В наиболее продолжительные и отдаленные эпохи человечества были совершенно иные угрызения совести, чем сегодня. Нынче чувствуют себя ответственными лишь за то, чего хотят и что делают, и гордятся про себя: все наши учителя права исходят из этого самоощущения и удовлетворенности отдельного человека, как если бы отсюда издревле и бил источник права. Но на протяжении длительнейшего периода жизни человечества ни что не внушало большего страха, чем чувство самоизоляции. Быть одному, чувствовать в одиночку, не повиноваться, не повелевать, представлять собою индивидуум — это было тогда не удовольствием, а карой; “к индивидууму” при говаривались. Свобода мысли считалась сплошным неудобством. В то время как мы воспринимаем закон и порядок как принуждение и ущерб, прежде воспринимали эгоизм как нечто мучительное, как действительное бедствие. Быть самим собой, мерить самого себя на свой аршин — тогда это противоречило вкусу. Склонность к этому, возможно, сочли бы безумием, ибо с одиночеством были связаны всякие беды и всякий страх. Тогда “свободная воля” тесно соседствовала с нечистой совестью, и чем несвободнее действовали, чем более выговаривался в поступках стадный инстинкт, а не личное чувство, — тем моральнее оценивали себя. Все, что наносило вред стаду, безразлично, случалось ли это по воле или против воли отдельной особи, причиняло тогда ей угрызения совести — да еще и ее соседу, даже всему стаду! — Мы в подавляющем большинстве прошли по этой части новую выучку.
118
Благоволение.
Добродетельно ли это, когда одна клетка превращается в функцию другой; более сильной клетки? Она должна сделать это. И не является ли злом со стороны более сильно то, что она ассимилирует слабую? Она также должна сделать это; таким образом, ей это необходимо, поскольку она стремится к обильному пополнению и хочет регенерировать себя. Сообразно этому в благоволении следует различать склонность к усвоению и склонность к подчинению, в зависимости от того, испытывает ли благоволение более сильный или более слабый. Радость и желание соединены в более сильном, который хочет превратить нечто в свою функцию; в более слабом, который тщится стать функцией, соединены радость и желание быть желанным. — Сострадание, по сути дела, есть первое — некое приятное возбуждение склонности к усвоению при виде более слабого; при этом следует еще помнить, что “сильный” и “слабый” суть относительные понятия.
119
Никакого альтруизма!
Я подмечаю во многих людях избыточную силу и удовольствие от желания быть функцией; они проталкиваются туда именно и имеют тончайший нюх на все те места, где как раз им и удалось бы быть функцией. Сюда принадлежат женщины, превращающиеся в ту функцию мужа, которая слабо развита в нем самом, и становящиеся, таким образом, его кошельком, или его расчетливостью, или его светскостью.

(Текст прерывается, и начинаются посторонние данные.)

### src/rtl/pwr_part_pkg.sv
`timescale 1ns/1ps
package pwr_part_pkg;
  localparam int OFS_TOGGLE  = 'h30;
  localparam int OFS_UNCLAMP = 'h34;
  localparam int OFS_STATUS  = 'h38;
  localparam int START_BIT   = 8;
  localparam int IDX_W       = 8;
endpackage

### src/rtl/pwr_part_dec.sv
`timescale 1ns/1ps
module pwr_part_dec
  import pwr_part_pkg::*;
#(
  parameter int N_PART   = 8,
  parameter int PCIE_IDX = 3,
  parameter int VDEC_IDX = 1,
  parameter int AW       = 8,
  parameter int DW       = 32
) (
  input  logic              wr_en_i,
  input  logic [AW-1:0]     addr_i,
  input  logic [DW-1:0]     wdata_i,
  input  logic [N_PART-1:0] stat_i,
  output logic [N_PART-1:0] tog_o,
  output logic [N_PART-1:0] unclamp_o,
  output logic [DW-1:0]     rdata_o
);
  logic [IDX_W-1:0]  idx_w;
  logic [N_PART-1:0] map_w;
  logic              tog_wr, clr_wr;

  assign idx_w  = wdata_i[IDX_W-1:0];
  assign tog_wr = wr_en_i && (addr_i == AW'(OFS_TOGGLE)) && wdata_i[START_BIT];
  assign clr_wr = wr_en_i && (addr_i == AW'(OFS_UNCLAMP));

  // legacy exchange of two clamp bits
  for (genvar j = 0; j < N_PART; j++) begin : g_map
    localparam int P = (j == PCIE_IDX) ? VDEC_IDX :
                       (j == VDEC_IDX) ? PCIE_IDX : j;
    assign map_w[P] = wdata_i[j];
  end

  for (genvar i = 0; i < N_PART; i++) begin : g_tog
    assign tog_o[i] = tog_wr && (idx_w == IDX_W'(i));
  end

  assign unclamp_o = clr_wr ? map_w : '0;

  always_comb begin
    rdata_o = '0;
    if (addr_i == AW'(OFS_STATUS)) rdata_o[N_PART-1:0] = stat_i;
  end
endmodule

### src/rtl/pwr_part_slot.sv
`timescale 1ns/1ps
module pwr_part_slot #(
  parameter int RAMP_CYC = 12
) (
  input  logic clk_i,
  input  logic rst_ni,
  input  logic tog_i,
  input  logic unclamp_i,
  output logic pwr_en_o,
  output logic stat_o,
  output logic clamp_o
);
  localparam int CNT_W = $clog2(RAMP_CYC + 1);

  logic             tgt_q, stat_q, busy_q, clamp_q;
  logic [CNT_W-1:0] cnt_q;

  always_ff @(posedge clk_i or negedge rst_ni) begin
    if (!rst_ni) begin
      tgt_q   <= 1'b0;
      stat_q  <= 1'b0;
      busy_q  <= 1'b0;
      clamp_q <= 1'b1;
      cnt_q   <= '0;
    end else if (busy_q) begin
      if (cnt_q == '0) begin
        stat_q <= tgt_q;
        busy_q <= 1'b0;
      end else begin
        cnt_q <= cnt_q - CNT_W'(1);
      end
    end else if (tog_i) begin
      tgt_q  <= ~stat_q;
      busy_q <= 1'b1;
      cnt_q  <= CNT_W'(RAMP_CYC - 1);
      if (stat_q) clamp_q <= 1'b1;  // re-isolate on power-down
    end else if (unclamp_i && stat_q) begin
      clamp_q <= 1'b0;
    end
  end

  assign pwr_en_o = tgt_q;
  assign stat_o   = stat_q;
  assign clamp_o  = clamp_q;
endmodule

### src/rtl/pwr_part_ctrl.sv
`timescale 1ns/1ps
module pwr_part_ctrl #(
  parameter int N_PART   = 8,
  parameter int RAMP_CYC = 12,
  parameter int PCIE_IDX = 3,
  parameter int VDEC_IDX = 1,
  parameter int AW       = 8,
  parameter int DW       = 32
) (
  input  logic              clk_i,
  input  logic              rst_ni,
  input  logic              wr_en_i,
  input  logic [AW-1:0]     addr_i,
  input  logic [DW-1:0]     wdata_i,
  output logic [DW-1:0]     rdata_o,
  output logic [N_PART-1:0] pwr_en_o,
  output logic [N_PART-1:0] clamp_o
);
  logic [N_PART-1:0] stat_w, tog_w, unclamp_w;

  pwr_part_dec #(
    .N_PART(N_PART), .PCIE_IDX(PCIE_IDX), .VDEC_IDX(VDEC_IDX), .AW(AW), .DW(DW)
  ) i_dec (
    .wr_en_i  (wr_en_i),
    .addr_i   (addr_i),
    .wdata_i  (wdata_i),
    .stat_i   (stat_w),
    .tog_o    (tog_w),
    .unclamp_o(unclamp_w),
    .rdata_o  (rdata_o)
  );

  for (genvar i = 0; i < N_PART; i++) begin : g_slot
    pwr_part_slot #(.RAMP_CYC(RAMP_CYC)) i_slot (
      .clk_i    (clk_i),
      .rst_ni   (rst_ni),
      .tog_i    (tog_w[i]),
      .unclamp_i(unclamp_w[i]),
      .pwr_en_o (pwr_en_o[i]),
      .stat_o   (stat_w[i]),
      .clamp_o  (clamp_o[i])
    );
  end
endmodule

### config.mk
export PLATFORM = sky130hd
export DESIGN_NAME = pwr_part_ctrl
export DESIGN_NICKNAME = d
export VERILOG_FILES = /design/src/rtl/pwr_part_pkg.sv /design/src/rtl/pwr_part_dec.sv /design/src/rtl/pwr_part_slot.sv /design/src/rtl/pwr_part_ctrl.sv
export SDC_FILE = /design/constraint.sdc
export NUM_CORES = 1
export LEC_CHECK = 0
export ABC_AREA = 1
export ABC_CLOCK_PERIOD_IN_PS = 1530
export BUFFER_PORTS_ARGS = -buffer_cell sky130_fd_sc_hd__buf_2
export CAP_MARGIN = 5
export CORE_MARGIN = 2
export CORE_UTILIZATION = 25
export CTS_CLUSTER_SIZE = 30
export DETAILED_ROUTE_END_ITERATION = 16
export SYNTH_ARGS = -nofsm -noshare
export SYNTH_HDL_FRONTEND = slang
export SYNTH_SLANG_ARGS = --single-unit
### constraint.sdc
create_clock -name clk_i -period 1.53 [get_ports clk_i]
set_input_delay 0.153 -clock clk_i [delete_from_list [all_inputs] [get_ports clk_i]]
set_output_delay 0.153 -clock clk_i [all_outputs]
set_load 0.05 [all_outputs]
### Yosys cells after proc, flatten, opt, wreduce, memory -nomap -nowiden

Cells that the tools add are included.

| word-level totals | value |
|---|---|
| output and inout bits | 48 |
| bits in registers | 64 |
| latch bits | 0 |
| memory bits (read-only) | 0 |
| memories | 0 |
| memory bits (writable) | 0 |

| operators by class | value |
|---|---|
| $lt $le $gt $ge | 0 |
| multiplexer cells | 74 |
| $add $sub $neg | 8 |
| divide/modulo/power cells | 0 |
| bitwise operators | 16 |
| equal/unequal tests | 26 |
| multipliers | 0 |
| shifts and indexed selects | 0 |
| reductions and logical operators | 76 |

Operators with widths:

| operator | count |
|---|---|
| 2-to-1 mux 4 bit | 24 |
| 2-to-1 mux 1 bit | 48 |
| AND reduction 2 bit | 24 |
| == test 8 x 3 -> 1 bit, second input constant | 4 |
| zero test 4 bit | 8 |
| != test 2 bit, second input constant | 16 |
| nonzero test 2 bit | 16 |
| subtractor 4 x 1 -> 4 bit, second input constant | 8 |
| == test 8 x 6 -> 1 bit, second input constant | 3 |
| AND reduction 3 bit | 8 |
| logical AND 1 bit | 19 |
| == test 8 x 2 -> 1 bit, second input constant | 2 |
| 2-to-1 mux 8 bit | 2 |
| inverter 1 bit | 16 |
| == test 8 x 1 -> 1 bit, second input constant | 1 |
| zero test 8 bit | 1 |

### Longest topological paths before layout

Gate-level depths: netlist of the first run.

| logic depth | value |
|---|---|
| depth in word-level cells | 6 |
| mapped depth | 10 |

### Modules after synthesis

A second synthesis of the first run with hierarchy kept.

| second synthesis, totals | value |
|---|---|
| cell total of the unflattened synthesis | 451 |
| area total of the unflattened synthesis | 3,729.8 um^2 |

By module, submodules not included:

| module | seq. area each (um^2) | cells each | instances | area each (um^2) |
|---|---|---|---|---|
| pwr_part_slot | 201.4 | 44 | 8 | 396.6 |
| pwr_part_dec | 0.0 | 99 | 1 | 556.8 |

### Worst setup path before layout of the first run

OpenSTA, ideal clock, no wires.

| timing | value |
|---|---|
| path kind | input to output |
| from | input addr_i[5] |
| to | output rdata_o[0] |
| stages | 4 |
| arrival | 1.303 ns |
| setup slack | 0.074 ns |
| required time | 1.377 ns |
| cell sequence | nand2_1 nor2_2 nand4_1 nor2_1 |

| on the way | value |
|---|---|
| word-level cells in the longest chain between the ends | 2 |

Ends and longest elaborated chain:

| what | line | text |
|---|---|---|
| from (decl) | pwr_part_ctrl.sv:13 | `input logic [AW-1:0] addr_i,` |
| == test 8 x 6 -> 1 bit | pwr_part_dec.sv:42 | `if (addr_i == AW'(OFS_STATUS)) rdata_o[N_PART-1:0] = stat_i;` |
| 2-to-1 mux 8 bit | pwr_part_dec.sv:42 |  |
| to (decl) | pwr_part_ctrl.sv:15 | `output logic [DW-1:0] rdata_o,` |

No other way between the ends.

### Worst setup path in the final report of the first run

| timing | value |
|---|---|
| from | input addr_i[6] |
| to | output rdata_o[2] |

The elaborated chain is that of the path after synthesis.

==> metrics.txt, run 1 <==
total track usage=0.1053; Total Wirelength=7.906 mm; Syn. warnings=0; DR iter-0 viols=146; critical path capture point type=output pin; ys flop type=dfrtp_1; Leak Pwr=2.315 nW; Max-cap violations=0; worst setup path end=rdata_o[2]; Post-synth EDFFs=0; Syn Area/Cell=7.600 um^2; Post-synth ARST share=1.000; Area Overhead vs Synth=15.92%; first-pass detailed-route iteration total=4; leading area contributor after synthesis=dfrtp_1; Critical path origin=addr_i[6]; DR WL/cell=10.98 um; Core Box Area=0.01448 mm^2; reg2reg setup slack=0.16 ns; commonest non-fill, non-tap cell in the layout=nand2_1; vias in the first global route=2,809; fill cell count=1,539; site row count=44; Hold Path Class=in2reg; largest net degree at the start of global routing=65; setup violators final=0; chip width=125.7 um; number of nets still failing antenna checks after routing=0; Die ar.=0.01579 mm^2; H-Tree Depth=3; CTS clk-pin slew, worst paths=0.05 ns; Ports=91; P per Cell Area=914.8 mW/mm^2; total gr overflow=0; via count=2,990; initial antenna violation count=0; most frequent cells in the layout=127 x nand2_1, 75 x inv_1, 61 x nand3_1; Setup WS pre-CTS=0.1050 ns; sequential share of the synthesized area=0.4354; worst setup margin=0.1318 ns; Final Hold Fails=0; total CTS buffers=9; Worst R2R Start=g_slot[3].i_slot.cnt_q[0]$_DFFE_PN0P_; Sink Count=64; critical path arrival=1.25 ns; final core utilization=0.2963; Synth top area share=0.3786; Synth cell types=25; final setup TNS=0 ns; Starting Density=0.2556; insertion delay to the later sink of the worst-skew pair=0.32 ns; Mapped Area=0.003701 mm^2; Worst setup SP type=primary input; DRC viols=0; worst r2r path cells=7; crit-path max FO=8; run status=finished clean; Reg2Reg Capture Point=g_slot[3].i_slot.cnt_q[0]$_DFFE_PN0P_; layout cells sized above 1=0.1698; first-pass GRT wire length=13.44 mm; synthesized flop and latch total=64; routability cong.=0.7609; Min-Delay Path Depth=4; clk buf depth=2; NumNets Final=582; Final min period=1.398 ns; cell count after synthesis=487; height of the die=125.7 um; I/O Buffers=43; CP Class=in2out; critical path required time=1.38 ns; clk_skew=0.005299 ns; DP HPWL=5.918 mm; maximum vdd drop=0.0004907 V; Root Driver=clkbuf_16; n_diodes=0; Pins Over Slew Limit=0; top post-synthesis cells by area=dfrtp_1 38%, nand2_1 13%, nand3_1 8.2%, buf_4 8.1%, inv_1 7.6%; Achievable Freq=715.2 MHz; RSZ-0062 raised after global routing=false; CTS tree=done; fin crit share=0.9139; DR vias/cell=4.153
## how the worst min path moves through the flow
stage / from / end
2_1_floorplan: rst_ni / g_slot[0].i_slot.busy_q$_DFF_PN0_
3_3_place_gp: rst_ni / g_slot[2].i_slot.cnt_q[3]$_DFFE_PN0P_
3_5_place_dp: rst_ni / g_slot[2].i_slot.cnt_q[3]$_DFFE_PN0P_
4_1_cts: wdata_i[4] / g_slot[4].i_slot.clamp_o$_DFFE_PN1P_
5_1_grt: wdata_i[4] / g_slot[4].i_slot.clamp_o$_DFFE_PN1P_
6_report: wdata_i[4] / g_slot[4].i_slot.clamp_o$_DFFE_PN1P_
## state kept, by name, summed over array words and instances (netlist names)
name	flops
g_slot.i_slot.stat_o	8
g_slot.i_slot.clamp_o	8
g_slot.i_slot.busy_q	8
g_slot.i_slot.cnt_q	32
g_slot.i_slot.pwr_en_o	8
## cell usage after synthesis (2+ instances only)
library cell	number
a21oi_1	2
buf_4	40
dfrtp_1	56
dfstp_2	8
ha_1	8
inv_1	75
inv_2	2
nand2_1	128
nand2_2	5
nand3_1	61
nand3_2	5
nand4_1	11
nor2_1	34
nor2_2	5
nor3_1	7
o21ai_0	20
o21ai_1	3
o31ai_1	3
xnor2_1	2
xor2_1	7
## kinds of logic (layout without fill, tap and decap cells)
kind of cell             after synthesis  in the layout  synth area share
other                                  1             24          0.001013
flip-flops                            64             64            0.4354
buffers and inverters                117            143            0.1592
XOR/XNOR                               9              9           0.02130
AO/OA/AOI/OAI                         30             30           0.04361
adder cells (fa/ha/maj)                8              8           0.02705
AND/OR/NAND/NOR                      258            258            0.3124
## final cells by class
cell class	instances	area, um^2	share of cell area
clock buffer	12	236.5	0.05512
clock inverter	4	45.04	0.01050
multi-input combinational	329	1595	0.3718
timing repair buffer	50	282.8	0.06591
sequential	64	1612	0.3756
tap	184	230.2	0.05366
inverter	77	289.0	0.06737
## stage by stage
step	instances	hold WS (ns)	cell area, um^2	power, mW
floorplan	510	-0.1426	3787	1.952
global placement	703	0.1992	3990	1.995
detailed placement	703	0.1994	3990	1.996
CTS	720	0.1076	4282	3.986
global route	720	0.1386	4290	4.081
finish	720	0.1085	4290	3.925
## report_power, final
part | leakage, nW | total [mW] | switching [mW] | internal (mW)
Clock | 0.140 | 1.96 | 0.705 | 1.25
Sequential | 0.787 | 1.70 | 0.00238 | 1.70
Combinational | 1.39 | 0.266 | 0.220 | 0.0466
Total | 2.32 | 3.92 | 0.927 | 3.00
## critical path, stage by stage
cell and delay (ns):
buf_2 0.10, inv_1 0.04, nand2_1 0.05, nor2_2 0.14, nand4_1 0.10, buf_4 0.20, nor2_1 0.15, buf_2 0.29
## metal layers
metal / routed length (um) / global-route usage / vias to the layer above
li1: - / - / 1567
met1: 3905 / 0.1437 / 1353
met2: 3610 / 0.1631 / 66
met3: 358 / 0.03229 / 4
met4: 32 / 0.02745 / 0
met5: 0 / 0 / -
## repair_timing
action,in CTS,in global routing
setup buffers,0,0
hold buffers,1,0
gates resized for setup,0,2
hold endpoints to repair,56,0
endpoints found under the setup margin,0,4
No activity file was read; power rests on OpenSTA's default activity.
==> inputs of run 2 (changes only) <==
- ABC_AREA: 1 -> not set
- BUFFER_PORTS_ARGS: -buffer_cell sky130_fd_sc_hd__buf_2 -> -buffer_cell sky130_fd_sc_hd__buf_4
==> run 2 against run 1 <==
The run now ends with setup timing left. Synthesized cell count down 24%. Register-to-register slack worse by 0.13 ns. Area after synthesis down 4.1%. Global-route usage up 1.3 points. Flip-flop and latch count unchanged. First-iteration DRC count down 45%. Critical path depth down 3. Total power up 3.5%. Critical path type is now in2reg. Critical endpoint is now g_slot[3].i_slot.pwr_en_o$_DFFE_PN0P_. Largest power group unchanged. Highest routed layer unchanged.
==> metrics.txt, run 2 <==
DR vias/cell=4.483 (was 4.153); height of the die=123.2 um (was 125.7 um); Synth top cells by count=56 x dfrtp_1, 40 x buf_4, 35 x inv_1 (was 128 x nand2_1, 75 x inv_1, 61 x nand3_1); setup violators final=28 (was 0); Min-Delay Path Depth=3 (was 4); Biggest register=g_slot.i_slot.cnt_q (unchanged); initial antenna violation count=0 (unchanged); clock power share=0.508 (was 0.499); CTS clk-pin slew, worst paths=0.05 ns (about the same); ys flop type=dfrtp_1 (unchanged); post-layout total power=4.064 mW (was 3.925 mW); Core Box Area=0.01388 mm^2 (was 0.01448 mm^2); total gr overflow=0 (unchanged); Seq pwr share=0.418 (was 0.433); max reg flops=32 (unchanged); GR Layer Usage met1=0.1393 (was 0.1437); RSZ-0062 raised after global routing=true (was false); Total Wirelength=8.614 mm (was 7.906 mm); Psw=0.9383 mW (was 0.9270 mW); most used routing layer=met2 (unchanged); I/O Buffers=43 (unchanged); Pins Over Slew Limit=0 (unchanged); met3 global-route usage=0.04290 (was 0.03229); GRT met2 Usage=0.1951 (was 0.1631); critical path required time=1.74 ns (was 1.38 ns); largest net degree at the start of global routing=33 (was 65); crit-path max FO=4 (was 8); Post-synth ARST share=1.000 (unchanged); critical path arrival=1.95 ns (was 1.25 ns); number of nets still failing antenna checks after routing=0 (unchanged); top-count cell post-synth=dfrtp_1 (was nand2_1); n_diodes=0 (unchanged); Synth top area share=0.3946 (was 0.3786); first-pass GRT wire length=13.70 mm (was 13.44 mm); Leak Pwr=2.266 nW (was 2.315 nW); DR iter-0 viols=81 (was 146); critical path capture point type=flop (was output pin); Syn Area/Cell=9.649 um^2 (was 7.600 um^2); chip width=123.2 um (was 125.7 um); site row count=43 (was 44); Starting Density=0.2558 (was 0.2556); first-pass detailed-route iteration total=4 (unchanged); switching share of power=0.2309 (was 0.2362); most frequent cells in the layout=72 x buf_4, 56 x dfrtp_1, 31 x inv_1 (was 127 x nand2_1, 75 x inv_1, 61 x nand3_1); total track usage=0.1182 (was 0.1053); DRC viols=0 (unchanged); H-Tree Depth=3 (unchanged); fin crit share=1.137 (was 0.9139); Worst setup SP type=primary input (unchanged); fill cell count=1,404 (was 1,539); vias in the first global route=2,939 (was 2,809); Final Hold Fails=0 (unchanged); Hold Path Class=in2reg (unchanged); clk_skew=0.004203 ns (was 0.005299 ns); sequential share of the synthesized area=0.4538 (was 0.4354); NumNets Final=496 (was 582); Area Overhead vs Synth=34.43% (was 15.92%); maximum vdd drop=0.0005281 V (was 0.0004907 V); Max-cap violations=0 (unchanged); run status=complete, but fails checks (was finished clean); combinational power share=0.074 (was 0.068); clk buf depth=2 (unchanged); layout cells sized above 1=0.3756 (was 0.1698); Syn. warnings=0 (unchanged); Die ar.=0.01517 mm^2 (was 0.01579 mm^2); Ports=91 (unchanged); routability cong.=0.8088 (was 0.7609); CP Class=in2reg (was in2out); Synth cell types=53 (was 25); P_int=3.125 mW (was 2.998 mW); Mapped Area=0.003551 mm^2 (was 0.003701 mm^2); Fin Hold WS=0.1275 ns (was 0.1085 ns); leading area contributor after synthesis=dfrtp_1 (unchanged); Root Driver=clkbuf_16 (unchanged); DR WL/cell=13.67 um (was 10.98 um); Achievable Freq=574.8 MHz (was 715.2 MHz); placed cell count=607 (was 703); synthesized flop and latch total=64 (unchanged); Post-synth EDFFs=0 (unchanged); P per Cell Area=851.3 mW/mm^2 (was 914.8 mW/mm^2); insertion delay to the later sink of the worst-skew pair=0.33 ns (was 0.32 ns); commonest non-fill, non-tap cell in the layout=buf_4 (was nand2_1); cell count after synthesis=368 (was 487); CTS tree=done (unchanged); failing checks=setup timing; worst setup margin=-0.2097 ns (was 0.1318 ns); Final min period=1.740 ns (was 1.398 ns); total CTS buffers=9 (unchanged); DP HPWL=6.391 mm (was 5.918 mm); via count=2,824 (was 2,990); Sink Count=64 (unchanged); top post-synthesis cells by area=dfrtp_1 39%, buf_4 8.5%, dfstp_2 5.9%, inv_1 3.7%, nand2_1 3.6% (was dfrtp_1 38%, nand2_1 13%, nand3_1 8.2%, buf_4 8.1%, inv_1 7.6%); worst r2r path cells=6 (was 7); Final Non-Filler Cells=630 (was 720)
## run 2: cells by family after synthesis
logic type	Yosys count	synth area share
mux	13	0.04087
fa+ha+maj	8	0.02819
xor+xnor	11	0.02713
simple gates	124	0.1984
buf+inv	83	0.1325
flops	64	0.4538
compound gates	64	0.1180
other cells	1	0.001056
## run 2: cell type report
type / count / area (um^2) / share of cell area
well taps: 180 / 225.2 / 0.04718
flip-flops and latches: 64 / 1612 / 0.3376
multi-input cells: 244 / 1704 / 0.3570
inverters: 35 / 131.4 / 0.02752
clock buffers: 13 / 260.3 / 0.05452
clock inverters: 3 / 40.04 / 0.008388
repair buffers: 91 / 800.8 / 0.1678
## run 2: power groups by stage
| stage | clock (mW) | sequential (mW) | combinational, mW |
|---|---|---|---|
| final | 2.06 | 1.70 | 0.301 |
| after global routing | 2.17 | 1.70 | 0.322 |
| after CTS | 2.10 | 1.70 | 0.301 |
| after detailed placement | 0 | 1.73 | 0.289 |
| after global placement | 0 | 1.73 | 0.286 |
| after floorplan | 0 | 1.73 | 0.202 |
## run 2: final timing paths
path | slack (ns) | to | from
hold reg to reg | 0.48 | g_slot[2].i_slot.clamp_o$_DFFE_PN1P_ | g_slot[2].i_slot.clamp_o$_DFFE_PN1P_
min in group asynchronous | 0.20 | g_slot[5].i_slot.stat_o$_DFFE_PN0P_ | rst_ni
max in group asynchronous | 0.73 | g_slot[1].i_slot.clamp_o$_DFFE_PN1P_ | rst_ni
setup reg to reg | 0.03 | g_slot[2].i_slot.cnt_q[1]$_DFFE_PN0P_ | g_slot[2].i_slot.cnt_q[0]$_DFFE_PN0P_
setup / recovery | -0.21 | g_slot[3].i_slot.pwr_en_o$_DFFE_PN0P_ | wdata_i[5]
hold / removal | 0.13 | g_slot[0].i_slot.clamp_o$_DFFE_PN1P_ | wdata_i[0]
## run 2: through the flow
| stage | worst slack (ns) | cell area, um^2 | util | setup TNS (ns) |
|---|---|---|---|---|
| 2_1_floorplan | -0.4853 | 3670 | - | -6.096 |
| 3_3_place_gp | -0.6012 | 4199 | 0.3025 | -16.56 |
| 3_5_place_dp | -0.6092 | 4199 | 0.3025 | -17.47 |
| 4_1_cts | -0.2018 | 4679 | 0.3371 | -2.335 |
| 5_1_grt | -0.2112 | 4773 | 0.3439 | -2.888 |
| 6_report | -0.2097 | 4773 | 0.3439 | -2.311 |
## run 2: timing repair
item / CTS / global route
hold endpoints to repair: 57 / 0
gates resized for setup: 48 / 17
hold buffers: 1 / 0
buffers inserted: 3 / 4
pin swaps: 6 / 3
endpoints found under the setup margin: 30 / 43
## run 2: routing by layer
layer  wire, um  vias up
li1           -     1363
met1       3696     1376
met4        208        0
met5          0        -
met3        451       18
met2       4258       67
## run 2: worst max-delay path, cell delays in order
cell	delay (ns)
buf_8	0.10
or4_4	0.53
or3_4	0.38
or4_4	0.47
mux2_4	0.32
==> inputs of run 3 (changes only) <==
- ABC_AREA: not set -> 1
- SLEW_MARGIN: not set -> 20
==> run 3 against run 2 <==
The run now ends clean. Global-route usage fell by 1.2 points. Flip-flop and latch count did not move. Setup slack improved by 0.36 ns. Maximum frequency rose by 26%. Cell area fell by 7.7%. First-iteration DRC count rose by 23%. Clock power barely moved. Critical path depth rose by 2. Sequential power barely moved. Core utilization fell by 4.0 points. Final cell count rose by 14%. Hold slack got worse by 0.049 ns. Largest cell class is now registers. Largest power group unchanged.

Такие существа лучше всего сохраняют самих себя, когда включаются в чужой организм; если им это не удается, они становятся злобными, раздражительными и пожирают сами себя.
120
Здоровье души.
Излюбленную медицинскую формулу морали (восходящую к Аристону Хиосскому): “Добродетель — здоровье души” — пришлось бы, в целях годности, переиначить, по крайней мере, следующим образом: “Твоя добродетель — здоровье твоей души”, Ибо здоровья в себе не существует, и все попытки определить такого рода предмет кончаются плачевной неудачей. Чтобы установить, что собственно означает здоровье для твоего тела , надо свести вопрос к твоей цели, твоему кругозору, твоим силам, твоим склонностям, твоим заблуждениям и в особенности к идеалам и химерам твоей души. Посему существуют неисчислимые здоровья тела, и чем более снова позволяют единичному и уникальному поднимать голову, чем больше отучиваются от догмы о “равенстве людей”, тем скорее должно исчезнуть у наших медиков понятие нормального здоровья, вместе с нормальной диетой и нормальным протеканием заболевания. Тогда лишь было бы своевременным поразмыслить о здоровье и болезни души и перевести в ее здоровье своеобразную добродетель каждого человека: конечно, здоровье одного могло бы выглядеть здесь так, как противоположность здоровья у другого. Наконец, открытым остается еще и большой вопрос, в состоянии ли мы обойтись без заболевания, даже в том, что касается развития нашей добродетели, и не нуждается ли больная душа, ничуть не менее здоровой, в нашей жажде познания и самопознания: короче, не есть ли исключительная воля к здоровью предрассудок, трусость и, пожалуй, некое подобие утонченнейшего варварства и отсталости.
121
Жизнь вовсе не аргумент.
Мы устроили себе мир, в котором может жить, — предпослав ему тела, линии, поверхности, причины и следствия, движение и покой, форму и содержание: без догматов веры никто не смог бы прожить и мгновения! Но тем самым догматы эти еще отнюдь не доказаны. Жизнь вовсе не аргумент; в числе условий жизни могло бы оказаться и заблуждение.
122
Моральный скепсис в христианстве.
И христианство внесло свою большую лепту в просвещение: оно преподало урок морального скепсиса — весьма настойчивым и действенным способом — обвиняя, отравляя, но с неистощимым терпением и тактом; в каждом отдельном человеке оно уничтожало веру в его “добродетели”; оно навсегда стерло с лица земли те великие добродетели, которыми изобиловала древность, — тех популярных людей, которые, веруя в свое совершенство, шествовали с достоинством героев корриды. Если мы, воспитанные в этой христианской школе скепсиса, станем теперь читать моральные книги древних, скажем Сенеки и Эпиктета, мы почувствуем занятное превосходство и преисполнимся тайных видов и перспектив; при этом у нас будет такое настроение, будто некое дитя разглагольствовало в присутствии старца либо юная красивая энтузиастка в присутствии Ларошфуко: нам-то лучше известно, что такое добродетель! В конце концов, однако, мы обратили этот самый скепсис и на все религиозные состояния и события, как-то: грех, раскаяние, благодать, освящение, и так глубоко зарыли червя, что даже при чтении всех христианских книг мы испытываем тоже самое чувство рафинированного превосходства и проницательности: нам-то и религиозные чувства лучше известны! И вот пора как следует узнавать их и как следует описывать, ибо вымирают благочестивцы старой веры, — постараемся же спасти их образ и их тип, по крайней мере, в интересах познания!
123
Познание больше, чем средство.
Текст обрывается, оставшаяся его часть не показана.